--- PROBLEM TO SOLVE ---
Repeat exactly, and only, the lines below starting at the line that contains "- Path buffers :: 1" and ending at the line that contains "- < comparator 5 x 6 -> 1 bit :: RTL", inclusive of both.

--- RECORD EXCERPTS ---
○ ○ ○ ○ ○

File: config.mk
export PLATFORM = sky130hd
export DESIGN_NAME = first_free_interval_lane
export DESIGN_NICKNAME = d
export VERILOG_FILES = /design/src/sv/ffil_pkg.sv /design/src/sv/ffil_ram.sv /design/src/sv/first_free_interval_lane.sv
export SDC_FILE = /design/constraint.sdc
export NUM_CORES = 2
export LEC_CHECK = 0
export ABC_AREA = 1
export BUFFER_PORTS_ARGS = -buffer_cell sky130_fd_sc_hd__buf_2
export CAP_MARGIN = 25
export CORE_MARGIN = 1.5
export CORE_UTILIZATION = 40
export CTS_BUF_LIST = sky130_fd_sc_hd__clkbuf_4
export CTS_CLUSTER_DIAMETER = 30
export CTS_CLUSTER_SIZE = 24
export DETAILED_ROUTE_END_ITERATION = 10
export GPL_TIMING_DRIVEN = 0
export PLACE_DENSITY = 0.66
export SLEW_MARGIN = 5
export SYNTH_ARGS = -nofsm -noshare
export SYNTH_HDL_FRONTEND = slang
export SYNTH_SLANG_ARGS = --single-unit
File: constraint.sdc
create_clock -name i_clk -period 6.9 [get_ports i_clk]
set_input_delay 1.38 -clock i_clk [delete_from_list [all_inputs] [get_ports i_clk]]
set_output_delay 1.38 -clock i_clk [all_outputs]
set_load 0.01 [all_outputs]
File: src/sv/ffil_pkg.sv
// shared constants and codes for the first free interval lane block
`default_nettype none
package ffil_pkg;

    localparam int ENTRIES_DEF   = 32;
    localparam int TIME_BITS_DEF = 48;

    localparam int IDX_FIELD_W = 5;
    localparam int LANE_W      = 6;
    localparam int IGN_W       = 6;
    localparam int MAP_W       = 64;
    localparam int OUT_W       = 8;

    typedef enum logic {
        FUNC_WRITE = 1'b0,
        FUNC_QUERY = 1'b1
    } t_func;

endpackage
`default_nettype wire

File: src/sv/ffil_ram.sv
// generic simple dual port ram with registered read
`default_nettype none
module ffil_ram #(
    parameter int WIDTH = 8,
    parameter int DEPTH = 32,
    localparam int ADDR_W = (DEPTH > 1) ? $clog2(DEPTH) : 1
) (
    input  wire logic              i_clk,
    input  wire logic              i_we,
    input  wire logic [ADDR_W-1:0] i_waddr,
    input  wire logic [WIDTH-1:0]  i_wdata,
    input  wire logic              i_re,
    input  wire logic [ADDR_W-1:0] i_raddr,
    output logic      [WIDTH-1:0]  o_rdata
);

    logic [WIDTH-1:0] r_mem [DEPTH];

    always_ff @(posedge i_clk) begin
        if (i_we) begin
            r_mem[i_waddr] <= i_wdata;
        end
        if (i_re) begin
            o_rdata <= r_mem[i_raddr];
        end
    end

endmodule
`default_nettype wire

File: src/sv/first_free_interval_lane.sv
// first free interval lane: a table of time intervals with a lowest-free-lane search
// A write transaction (tuser = 0) loads or clears one table entry and
// returns nothing; indexes at or beyond ENTRIES are dropped. A query transaction
// (tuser = 1) returns the lowest lane on which no valid entry, other than the one named
// by ignore_index, overlaps [query_start, query_start + query_duration). While a query
// scans, the entry table ram delivers one entry per cycle to the overlap compare. Input
// is held off while a query runs; a finished result waits in the output register while
// the next transaction is taken.
`default_nettype none
module first_free_interval_lane #(
    parameter int ENTRIES   = ffil_pkg::ENTRIES_DEF,
    parameter int TIME_BITS = ffil_pkg::TIME_BITS_DEF,
    localparam int IN_BITS  = ffil_pkg::IDX_FIELD_W + 1 + ffil_pkg::LANE_W
                              + 4 * TIME_BITS + ffil_pkg::IGN_W,
    localparam int IN_W     = ((IN_BITS + 7) / 8) * 8
) (
    input  wire logic                        i_clk,
    input  wire logic                        i_rst_n,
    input  wire logic                        s_axis_tvalid,
    output logic                             s_axis_tready,
    // entry_index, entry_valid, entry_lane, entry_start, entry_end,
    // query_start, query_duration, ignore_index, zero fill
    input  wire logic [IN_W-1:0]             s_axis_tdata,
    // func
    input  wire logic                        s_axis_tuser,
    output logic                             m_axis_tvalid,
    input  wire logic                        m_axis_tready,
    // free_lane, zero fill
    output logic      [ffil_pkg::OUT_W-1:0]  m_axis_tdata
);
    import ffil_pkg::*;

    localparam int IDX_W  = (ENTRIES > 1) ? $clog2(ENTRIES) : 1;
    localparam int CNT_W  = $clog2(ENTRIES + 1);
    localparam int DATA_W = LANE_W + 2 * TIME_BITS;

    localparam int P_IDX   = 0;
    localparam int P_VAL   = P_IDX + IDX_FIELD_W;
    localparam int P_LANE  = P_VAL + 1;
    localparam int P_START = P_LANE + LANE_W;
    localparam int P_END   = P_START + TIME_BITS;
    localparam int P_QS    = P_END + TIME_BITS;
    localparam int P_QD    = P_QS + TIME_BITS;
    localparam int P_IGN   = P_QD + TIME_BITS;

    typedef enum logic [1:0] {
        ST_IDLE,
        ST_SCAN,
        ST_ENCODE
    } t_state;

    t_state                 r_state;
    logic [ENTRIES-1:0]     r_valid;
    logic [CNT_W-1:0]       r_cnt;
    logic                   r_pend;
    logic [IDX_W-1:0]       r_pidx;
    logic [TIME_BITS-1:0]   r_qs;
    logic [TIME_BITS:0]     r_qe;
    logic [IGN_W-1:0]       r_ign;
    logic [MAP_W-1:0]       r_busy;
    logic                   r_ovalid;
    logic [LANE_W-1:0]      r_olane;

    logic [IDX_FIELD_W-1:0] in_idx;
    logic                   in_val;
    logic [LANE_W-1:0]      in_lane;
    logic [TIME_BITS-1:0]   in_start;
    logic [TIME_BITS-1:0]   in_end;
    logic [TIME_BITS-1:0]   in_qs;
    logic [TIME_BITS-1:0]   in_qd;
    logic [IGN_W-1:0]       in_ign;
    logic [IGN_W-1:0]       wr_idx6;

    logic                   in_xfer;
    logic                   wr_en;
    logic [IDX_W-1:0]       wr_addr;
    logic                   rd_en;
    logic [IDX_W-1:0]       rd_addr;
    logic [DATA_W-1:0]      rd_data;

    logic [LANE_W-1:0]      ent_lane;
    logic [TIME_BITS-1:0]   ent_start;
    logic [TIME_BITS-1:0]   ent_end;
    logic [IGN_W-1:0]       pidx6;
    logic                   hit;
    logic                   out_free;
    logic [LANE_W-1:0]      enc_lane;

    function automatic logic [LANE_W-1:0] lowest_zero(input logic [MAP_W-1:0] map);
        logic [LANE_W-1:0] res;
        res = LANE_W'(MAP_W - 1);
        for (int k = MAP_W - 1; k >= 0; k--) begin
            if (!map[k]) begin
                res = LANE_W'(k);
            end
        end
        return res;
    endfunction

    assign in_idx   = s_axis_tdata[P_IDX +: IDX_FIELD_W];
    assign in_val   = s_axis_tdata[P_VAL];
    assign in_lane  = s_axis_tdata[P_LANE +: LANE_W];
    assign in_start = s_axis_tdata[P_START +: TIME_BITS];
    assign in_end   = s_axis_tdata[P_END +: TIME_BITS];
    assign in_qs    = s_axis_tdata[P_QS +: TIME_BITS];
    assign in_qd    = s_axis_tdata[P_QD +: TIME_BITS];
    assign in_ign   = s_axis_tdata[P_IGN +: IGN_W];
    assign wr_idx6  = IGN_W'(in_idx);

    assign out_free      = !r_ovalid || m_axis_tready;
    assign s_axis_tready = (r_state == ST_IDLE);
    assign in_xfer       = s_axis_tvalid && s_axis_tready;

    assign wr_en   = in_xfer && (t_func'(s_axis_tuser) == FUNC_WRITE)
                     && (wr_idx6 < IGN_W'(ENTRIES));
    assign wr_addr = wr_idx6[IDX_W-1:0];
    assign rd_en   = (r_state == ST_SCAN) && (r_cnt < CNT_W'(ENTRIES));
    assign rd_addr = r_cnt[IDX_W-1:0];

    ffil_ram #(
        .WIDTH (DATA_W),
        .DEPTH (ENTRIES)
    ) u_table (
        .i_clk   (i_clk),
        .i_we    (wr_en),
        .i_waddr (wr_addr),
        .i_wdata ({in_end, in_start, in_lane}),
        .i_re    (rd_en),
        .i_raddr (rd_addr),
        .o_rdata (rd_data)
    );

    assign ent_lane  = rd_data[0 +: LANE_W];
    assign ent_start = rd_data[LANE_W +: TIME_BITS];
    assign ent_end   = rd_data[LANE_W + TIME_BITS +: TIME_BITS];
    assign pidx6     = IGN_W'(r_pidx);
    assign hit       = r_pend && r_valid[r_pidx] && (pidx6 != r_ign)
                       && (r_qs < ent_end) && ({1'b0, ent_start} < r_qe);
    assign enc_lane  = lowest_zero(r_busy);

    always_ff @(posedge i_clk) begin
        if (!i_rst_n) begin
            r_state  <= ST_IDLE;
            r_valid  <= '0;
            r_cnt    <= '0;
            r_pend   <= 1'b0;
            r_ovalid <= 1'b0;
        end else begin
            if (r_ovalid && m_axis_tready) begin
                r_ovalid <= 1'b0;
            end
            if (wr_en) begin
                r_valid[wr_addr] <= in_val;
            end
            if (hit) begin
                r_busy <= r_busy | (MAP_W'(1) << ent_lane);
            end
            r_pend <= rd_en;
            r_pidx <= rd_addr;
            unique case (r_state)
                ST_IDLE: begin
                    if (in_xfer && (t_func'(s_axis_tuser) == FUNC_QUERY)) begin
                        r_qs    <= in_qs;
                        r_qe    <= {1'b0, in_qs} + {1'b0, in_qd};
                        r_ign   <= in_ign;
                        r_busy  <= '0;
                        r_cnt   <= '0;
                        r_state <= ST_SCAN;
                    end
                end
                ST_SCAN: begin
                    if (r_cnt == CNT_W'(ENTRIES)) begin
                        r_state <= ST_ENCODE;
                    end else begin
                        r_cnt <= r_cnt + CNT_W'(1);
                    end
                end
                ST_ENCODE: begin
                    if (out_free) begin
                        r_ovalid <= 1'b1;
                        r_olane  <= enc_lane;
                        r_state  <= ST_IDLE;
                    end
                end
                default: begin
                    r_state <= ST_IDLE;
                end
            endcase
        end
    end

    assign m_axis_tvalid = r_ovalid;
    assign m_axis_tdata  = OUT_W'(r_olane);

endmodule
`default_nettype wire

* Word level (Yosys, flattened, before mapping)
Memories as Yosys holds them, arrays and structs flattened. A register that Yosys moved wholly into a read port is not among the register bits.
Cells that the tools add are included.
** Cells by class
- Bitwise logic cells :: 2
- Reduce and logical (&&, ||, !) cells :: 24
- Mux-type cells :: 82
- Shift operators :: 1
- Add/subtract/negate cells :: 2
- Equality and inequality tests :: 8
- Order comparisons :: 7
** Operator list (count)
- 2-to-1 mux 64 bit :: 3
- 2-to-1 mux 6 bit :: 31
- 2-to-1 mux 5 bit :: 16
- bitwise OR 64 bit :: 1
- left shift 1 x 6 -> 64 bit, first input constant :: 1
- adder 48 x 48 -> 49 bit :: 1
- < comparator 48 x 49 -> 1 bit :: 1
- < comparator 48 bit :: 1
- bitwise mux 32 bit :: 1
- 2-to-1 mux 4 bit :: 8
- AND reduction 32 bit :: 1
- < comparator 5 x 6 -> 1 bit, second input constant :: 3
- AND reduction 16 bit :: 1
- 2-to-1 mux 2 bit :: 6
- 2-to-1 mux 3 bit :: 4
- case mux 6 bit (2 select lines) :: 1
- AND reduction 3 bit :: 4
- logical AND 1 bit :: 11
- 2-to-1 mux 1 bit :: 9
- AND reduction 8 bit :: 1
- adder 6 x 1 -> 6 bit, second input constant :: 1
- == test 6 bit, second input constant :: 1
- < comparator 6 bit, second input constant :: 1
- inequality test 5 x 6 -> 1 bit :: 1
- 15 further kinds :: 17
** Word-level totals
- Input port bits :: 221
- Output and inout bits :: 10
- Memories :: 1
- Bits in writable memories :: 3264
- Flip-flop bits (word level) :: 220
** Memory list
- u_table.r_mem :: depth 32, bits a word 102, rd ports 1, clocked after Yosys merged registers in 1, write ports 1, RTL line ffil_ram.sv:17 : logic [WIDTH-1:0] r_mem [DEPTH];

* Longest topological paths before layout
- Word-level depth :: 62
- Depth in mapped cells :: 62
- Gate-level depth less buffers :: 62

* By module
Synthesis repeated with hierarchy kept, for this count alone.
** Second synthesis, totals
- Cells, all modules :: 12255
- Area, all modules :: 147476.4 um^2
** By module, submodules not included
- ffil_ram :: sequential area each 101076.9 um^2, instances 1, cells an instance 10733, area an instance 133693.2 um^2
- first_free_interval_lane :: sequential area each 6155.9 um^2, instances 1, cells an instance 1522, area an instance 13783.2 um^2

* Worst setup path after synthesis
No wires, ideal clock.
- Path kind :: input to register
- Start :: input port s_axis_tdata[0]
- End :: memory u_table.r_mem[31][0] (netlist bit) (enable)
- Arrival time :: 6.299 ns
- Setup time :: 0.565 ns
- Cell stages on the path :: 5
- Path buffers :: 1
- Slack :: 0.036 ns
- Cell sequence :: inv_1 nor4_1 inv_1 clkbuf_1 nor2_1
** On the way
- Longest elaborated chain between the ends :: 4
** Ends and longest elaborated chain
- from (decl) :: RTL line first_free_interval_lane.sv:23 : input wire logic [IN_W-1:0] s_axis_tdata,
- < comparator 5 x 6 -> 1 bit :: RTL line first_free_interval_lane.sv:115 : && (wr_idx6 < IGN_W'(ENTRIES));
- logical AND 1 bit :: RTL line first_free_interval_lane.sv:115
- 2-to-1 mux 1 bit :: RTL line ffil_ram.sv:20 : if (i_we) begin
- 2-to-1 mux 1 bit (not written as such) :: RTL line ffil_ram.sv:21 : r_mem[i_waddr] <= i_wdata;
- to (decl) :: RTL line ffil_ram.sv:17
Parallel ways exist; a longest one is shown, timed or not.

* Final worst setup path
- Start :: register r_cnt[0]
- End :: register u_table.o_rdata[79], read port of u_table.r_mem, data pin
** On the way
- Longest elaborated chain between the ends :: 2
** Ends and longest elaborated chain
- from (decl) :: RTL line first_free_interval_lane.sv:54 : logic [CNT_W-1:0] r_cnt;
- from (signal assigned) :: RTL line first_free_interval_lane.sv:175 : r_cnt <= r_cnt + CNT_W'(1);
- < comparator 6 bit :: RTL line first_free_interval_lane.sv:117 : assign rd_en = (r_state == ST_SCAN) && (r_cnt < CNT_W'(ENTRIES));
- logical AND 1 bit :: RTL line first_free_interval_lane.sv:117
- to (decl) :: RTL line ffil_ram.sv:14 : output logic [WIDTH-1:0] o_rdata
Parallel ways exist; a longest one is shown, timed or not.
A chain may end at the register's enable or synchronous reset.

==> results.yml <==
run_status:
  status: "complete, but fails checks"
  violations: "DRC"
layout:
  fillers: 30963
  design_area_um2: 166000
  fin_nets: 12148
  syn_to_final_growth_pct: 16.4
  drive_gt1_share_pct: 13.7
yosys:
  synth_most_common_cell: "edfxtp_1"
  synthTopCellsByArea: "edfxtp_1, o21ai_0, nor2_1"
  ys_top_cells_by_count: "edfxtp_1, nor2_1, o21ai_0"
  netlist_instances: 10659
  yosysTopAreaCell: "edfxtp_1"
  synth-seq-area-share_pct: 75.3
  ys_types: 60
  yosysWarnings: 0
  ys_ff_latch: 3585
  synth_flop_cell: "edfxtp_1"
  yosys.area.top_type_share_pct: 74.7
  synth_edf_count: 3543
  syn_area_per_cell_um2: 13.4
  async_flop_share_pct: 0
  netlist_area_um2: 142000
run:
  drv_cap: 0
clock_network:
  htreeDepth: 6
  cts_sinks: 3585
  cts_tree: "built"
  ctsResizeCount: 0
  path_clk_slew_ps: 100
  clock_latency_ps: 1700
  clock_path_buffers: 4
  cts_buffers: 620
  clockRootBuffer: "clkbuf_4"
setup_path:
  crit_arrival_ps: 7160
  worst-path-max-fanout: 10
  crit_type: "reg2reg"
  start_kind: "flop"
  cp.required_ps: 8190
  cp-end-kind: "flop"
grt:
  grt_use_total_pct: 25.8
  grt_pass1_wl_um: 667000
  grt_antenna_before_repair: 109
  gr-total-overflow: 0
  grt_pass1_vias: 93937
  grt_max_degree: 50
die:
  die_h_um: 600
  start_util_pct: 40.3
  die_x_um: 600
  core_um2: 353000
  rows: 218
  ios: 231
  die_area_um2: 359000
sta:
  min_period_ps: 5870
  slew_viol_final: 0
  setup_viol: 0
  max_freq_mhz: 170
  fin_tns_setup_ps: 0
  max_slew_margin_pct: 15.2
  worst_pin_slew_ps: 1270
  finalHoldViolations: 0
  skew_ps: 236
  rsz0062_at_grt: "false"
  period_share_pct: 85.1
power_and_ir_drop:
  powerDensity_nw_per_um2: 285
  irDropWorstVdd_v: 0.000180
  power.leakage_nw: 54.1
drt:
  wl_met3_um: 61300
  via_per_inst: 5.80
  drt-total-wl_um: 477000
  topRoutingLayerUsed: "met5"
  wl_met2_um: 211000
  drc_errors: 3
  wl_met1_um: 173000
  ant_nets: 0
  drt_iter0_markers: 14598
  dr.pass1.iters: 11
  vias: 99312
  drt-wirelength-per-cell_um: 27.9
place:
  dpl_cell_area_um2: 154000
  port_buffers: 222
  gp_congestion: 0.921
  dpl.hpwl_um: 341000
hold_path:
  hp-class: "in2reg"
==> power by group <==
group          internal, mW  switching [mW]
combinational          1.08            3.18
sequential             24.1           0.114
clock                  9.79            9.01
==> worst paths after layout <==
| kind | start | to | slack [ps] | depth (start not counted) |
|---|---|---|---|---|
| max | r_cnt[0]$_SDFFE_PN0P_ | u_table.o_rdata[79]$_DFFE_PP_ | 1030 | 14 |
| min | s_axis_tdata[126] | r_qs[18]$_DFFE_PP_ | 120 | 1 |
| max reg2reg | r_cnt[0]$_SDFFE_PN0P_ | u_table.o_rdata[79]$_DFFE_PP_ | 1030 | 14 |
| min reg2reg | r_cnt[4]$_SDFFE_PN0P_ | r_pidx[4]$_DFFE_PP_ | 330 | 0 |
==> cell type report <==
| cell class | count | area [um^2] | share of cell area [%] |
|---|---|---|---|
| Timing Repair Buffer | 500 | 5790 | 3.50 |
| Clock buffer | 680 | 5100 | 3.08 |
| Clock inverter | 464 | 5960 | 3.60 |
| Inverter | 226 | 848 | 0.512 |
| Antenna cell | 75 | 188 | 0.113 |
| Multi-Input combinational cell | 6134 | 31900 | 19.2 |
| Buffer | 715 | 2750 | 1.66 |
| Sequential cell | 3585 | 107000 | 64.7 |
| Tap cell | 4730 | 5920 | 3.57 |
==> timing repair <==
action,CTS,global route
buffers inserted,0,0
hold buffers,45,0
endpoints found under the hold margin,45,0
==> critical path, stage by stage (launching register included) <==
cell      delay (ps)
dfxtp_1          560
clkbuf_2         410
buf_12           240
clkinv_1         520
clkbuf_1         400
clkbuf_1         330
clkbuf_2         630
clkbuf_1         480
o21ai_0          710
o221ai_1         420
o211ai_1         270
nand4_1          110
o21ai_0          110
buf_2            280
inv_1             70
==> registers in the layout, indices dropped and copies added, names as in the netlist <==
| name | flops |
|---|---|
| m_axis_tvalid | 1 |
| r_busy | 63 |
| r_cnt | 6 |
| r_ign | 6 |
| r_olane | 6 |
| r_pend | 1 |
| r_pidx | 5 |
| r_qe | 49 |
| r_qs | 48 |
| r_state | 2 |
| r_valid | 32 |
| u_table.o_rdata | 102 |
| u_table.r_mem | 3264 |
==> placed cells by master, fill, tap and decap left out, types with 159 or more instances in the layout <==
cell type  instances
nand3_1          187
o21ai_0         1724
edfxtp_1        3543
o22ai_1          649
nand2_1          536
o221ai_1         177
clkbuf_4         681
nor2_1          1978
a21oi_1          159
buf_2            242
inv_1            213
clkbuf_1         646
==> cell families after synthesis <==
family                     Yosys count  share of synthesized area, %
AOI/OAI and AO/OA                 3054                          12.6
DFF                               3585                          75.3
other                                1                       0.00263
adders and majority gates          145                          1.28
buffers and inverters              941                          2.49
xor gates and xnor gates            46                         0.283
and+or+nand+nor                   2887                          8.04
==> metrics by stage <==
step | total power [mW] | utilization (%) | worst slack (ps) | hold WS, ps | std cells
after global routing | 48.5 | 46.8 | 1090 | 53.9 | 17068
after floorplan | 26.7 | - | 35.7 | 406 | 10660
after detailed placement | 28.8 | 43.5 | 492 | 430 | 15837
after global placement | 28.7 | 42.3 | -5460 | 416 | 15612
after CTS | 47.2 | 46.8 | 1190 | 5.52 | 17026
final | 47.3 | 46.9 | 1030 | 124 | 17109
==> per-layer routing <==
layer / vias to the layer above / global-route usage, %
met5: - / 0
met4: 66 / 15.0
met3: 1216 / 6.90
met2: 6874 / 39.5
met1: 48250 / 33.2
li1: 42906 / -
(Power assumes the default switching activity.)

○ ○ ○ ○ ○

--- RESPONSE TO THE TASK ---
- Path buffers :: 1
- Slack :: 0.036 ns
- Cell sequence :: inv_1 nor4_1 inv_1 clkbuf_1 nor2_1
** On the way
- Longest elaborated chain between the ends :: 4
** Ends and longest elaborated chain
- from (decl) :: RTL line first_free_interval_lane.sv:23 : input wire logic [IN_W-1:0] s_axis_tdata,
- < comparator 5 x 6 -> 1 bit :: RTL line first_free_interval_lane.sv:115 : && (wr_idx6 < IGN_W'(ENTRIES));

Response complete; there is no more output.